Monday, March 9, 2015

Conflict Resolution

The most interesting concept that we have covered is that there are direct benefits to conflict. I have always been a conflict avoider because I do not like to step on people's toes and have always worried that addressing the conflict will lead to more conflict. That has been an intrinsic trait of mine for as long as I can remember. Learning in class that addressing conflict with tact and diplomacy has allowed me to look back throughout my life and think about the times where I have addressed conflict and examine the outcome from an outsider's perspective. I can see now where addressing conflict in a way that stated my opinion of the situation without belittling the other person has actually resulted in earning the respect of the other person in regards to the conflict. One example that comes to mind is mustering up the gumption to discuss politics with my parents who are cut from completely different cloths in that regard.

The other side that I have also analyzed is to consider how I may have dealt with conflict differently throughout my life by confronting it with compassion rather than avoiding it altogether. Not dealing with problems does not make them disappear and only serves to allow both parties to stew over the conflict catalyst. As we all journey into the great unknown that is life, it will always be an asset to have an understanding of how to deal with inevitable conflict with others.

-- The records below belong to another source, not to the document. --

**config.mk**
```make
export PLATFORM = sky130hd
export DESIGN_NAME = vll_light
export DESIGN_NICKNAME = d
export VERILOG_FILES = /design/src/hw/rtl/vll_pkg.sv /design/src/hw/rtl/vll_light.sv
export SDC_FILE = /design/constraint.sdc
export NUM_CORES = 2
export LEC_CHECK = 0
export ABC_AREA = 1
export BUFFER_PORTS_ARGS = -buffer_cell sky130_fd_sc_hd__buf_4
export CORE_MARGIN = 4
export CORE_UTILIZATION = 25
export CTS_CLUSTER_SIZE = 28
export DETAILED_ROUTE_END_ITERATION = 12
export GPL_TIMING_DRIVEN = 1
export PLACE_DENSITY = 0.5
export SLEW_MARGIN = 25
export SYNTH_ARGS = -nofsm -noshare
export SYNTH_HDL_FRONTEND = slang
export SYNTH_SLANG_ARGS = --single-unit
```
**constraint.sdc**
```tcl
create_clock -name clk -period 5.8 [get_ports clk]
set_input_delay 0.58 -clock clk [delete_from_list [all_inputs] [get_ports clk]]
set_output_delay 0.58 -clock clk [all_outputs]
set_load 0.005 [all_outputs]
```
$ cat src/hw/rtl/vll_pkg.sv
// Package for the vertex Lambert lighting block.
// Types, register codes and pipeline depth constants; no dependencies.
package vll_pkg;

  localparam int RECIP_STEPS = 33;
  localparam int LIGHT_LAT   = 4;
  localparam int INTEN_DLY   = RECIP_STEPS - LIGHT_LAT;

  localparam logic [14:0]        ONE_Q14 = 15'd16384;
  localparam logic signed [31:0] INV_MAX = 32'sh7FFF_FFFF;

  typedef enum logic [2:0] {
    REG_LIGHT_X  = 3'd0,
    REG_LIGHT_Y  = 3'd1,
    REG_LIGHT_Z  = 3'd2,
    REG_GAIN     = 3'd3,
    REG_AMBIENT  = 3'd4
  } cfg_reg_t;

  typedef struct packed {
    logic signed [15:0] light_x;
    logic signed [15:0] light_y;
    logic signed [15:0] light_z;
    logic [15:0]        diffuse_gain;
    logic [14:0]        ambient_level;
  } light_cfg_t;

  typedef struct packed {
    logic neg;
    logic zero;
    logic tiny;
  } recip_flags_t;

  typedef struct packed {
    logic [31:0] x;
    logic [31:0] y;
    logic        last;
    logic        valid;
  } side_t;

endpackage

$ cat src/hw/rtl/vll_recip.sv
// Pipelined restoring divider for 2^32 / |z|, one quotient bit per stage.
// Depends on vll_pkg.
module vll_recip import vll_pkg::*; (
  input  logic                   clk,
  input  logic                   en,
  input  logic [31:0]            den,
  input  recip_flags_t           flags_in,
  output logic [RECIP_STEPS-1:0] quo,
  output recip_flags_t           flags_out
);

  logic [31:0]            rem   [1:RECIP_STEPS-1];
  logic [31:0]            dv    [1:RECIP_STEPS-1];
  logic [RECIP_STEPS-1:0] qa    [1:RECIP_STEPS];
  recip_flags_t           fl    [1:RECIP_STEPS];

  logic [31:0]            src_rem [0:RECIP_STEPS-1];
  logic [31:0]            src_den [0:RECIP_STEPS-1];
  logic [RECIP_STEPS-1:0] src_quo [0:RECIP_STEPS-1];
  recip_flags_t           src_fl  [0:RECIP_STEPS-1];
  logic [32:0]            trial   [0:RECIP_STEPS-1];
  logic [31:0]            rem_next [0:RECIP_STEPS-1];
  logic [RECIP_STEPS-1:0] quo_next [0:RECIP_STEPS-1];

  always_comb begin
    src_rem[0] = '0;
    src_den[0] = den;
    src_quo[0] = '0;
    src_fl[0]  = flags_in;
    for (int i = 1; i < RECIP_STEPS; i++) begin
      src_rem[i] = rem[i];
      src_den[i] = dv[i];
      src_quo[i] = qa[i];
      src_fl[i]  = fl[i];
    end
    // dividend is a single one at the top bit, brought in by the first stage
    for (int i = 0; i < RECIP_STEPS; i++) begin
      trial[i] = {src_rem[i], 1'(i == 0)};
      if (trial[i] >= {1'b0, src_den[i]}) begin
        rem_next[i] = 32'(trial[i] - {1'b0, src_den[i]});
        quo_next[i] = {src_quo[i][RECIP_STEPS-2:0], 1'b1};
      end else begin
        rem_next[i] = trial[i][31:0];
        quo_next[i] = {src_quo[i][RECIP_STEPS-2:0], 1'b0};
      end
    end
  end

  always_ff @(posedge clk) begin
    if (en) begin
      for (int i = 1; i < RECIP_STEPS; i++) begin
        rem[i] <= rem_next[i-1];
        dv[i]  <= src_den[i-1];
      end
      for (int i = 1; i <= RECIP_STEPS; i++) begin
        qa[i] <= quo_next[i-1];
        fl[i] <= src_fl[i-1];
      end
    end
  end

  assign quo       = qa[RECIP_STEPS];
  assign flags_out = fl[RECIP_STEPS];

endmodule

My favorite example from class was Margie's Dare to Disagree. All of the employees were afraid of the impending conflict that would have arisen if they expressed their concerns with the faulty medical contraption. Everybody had similar discrepancies but nobody wanted to blow the whistle. Lives were saved as a result of addressing the issue. This may not be the case for all interpersonal conflict, but all of the parties were feeling the tension and eager to come to a resolution once the issue was confronted.

My woo-woo two cents on the subject of conflict is that humans are a lot like atoms. We're all floating around bumping into one another and sometimes we meet others that we share bonds with, other times we repel one another because the charges just aren't right. Even with those that fill our outer shell just right, the charges aren't always going to be. Conflict is inevitable so we have to learn to confront it in thoughtful and meaningful ways, no matter if they are our covalent buddies or our polar opposites.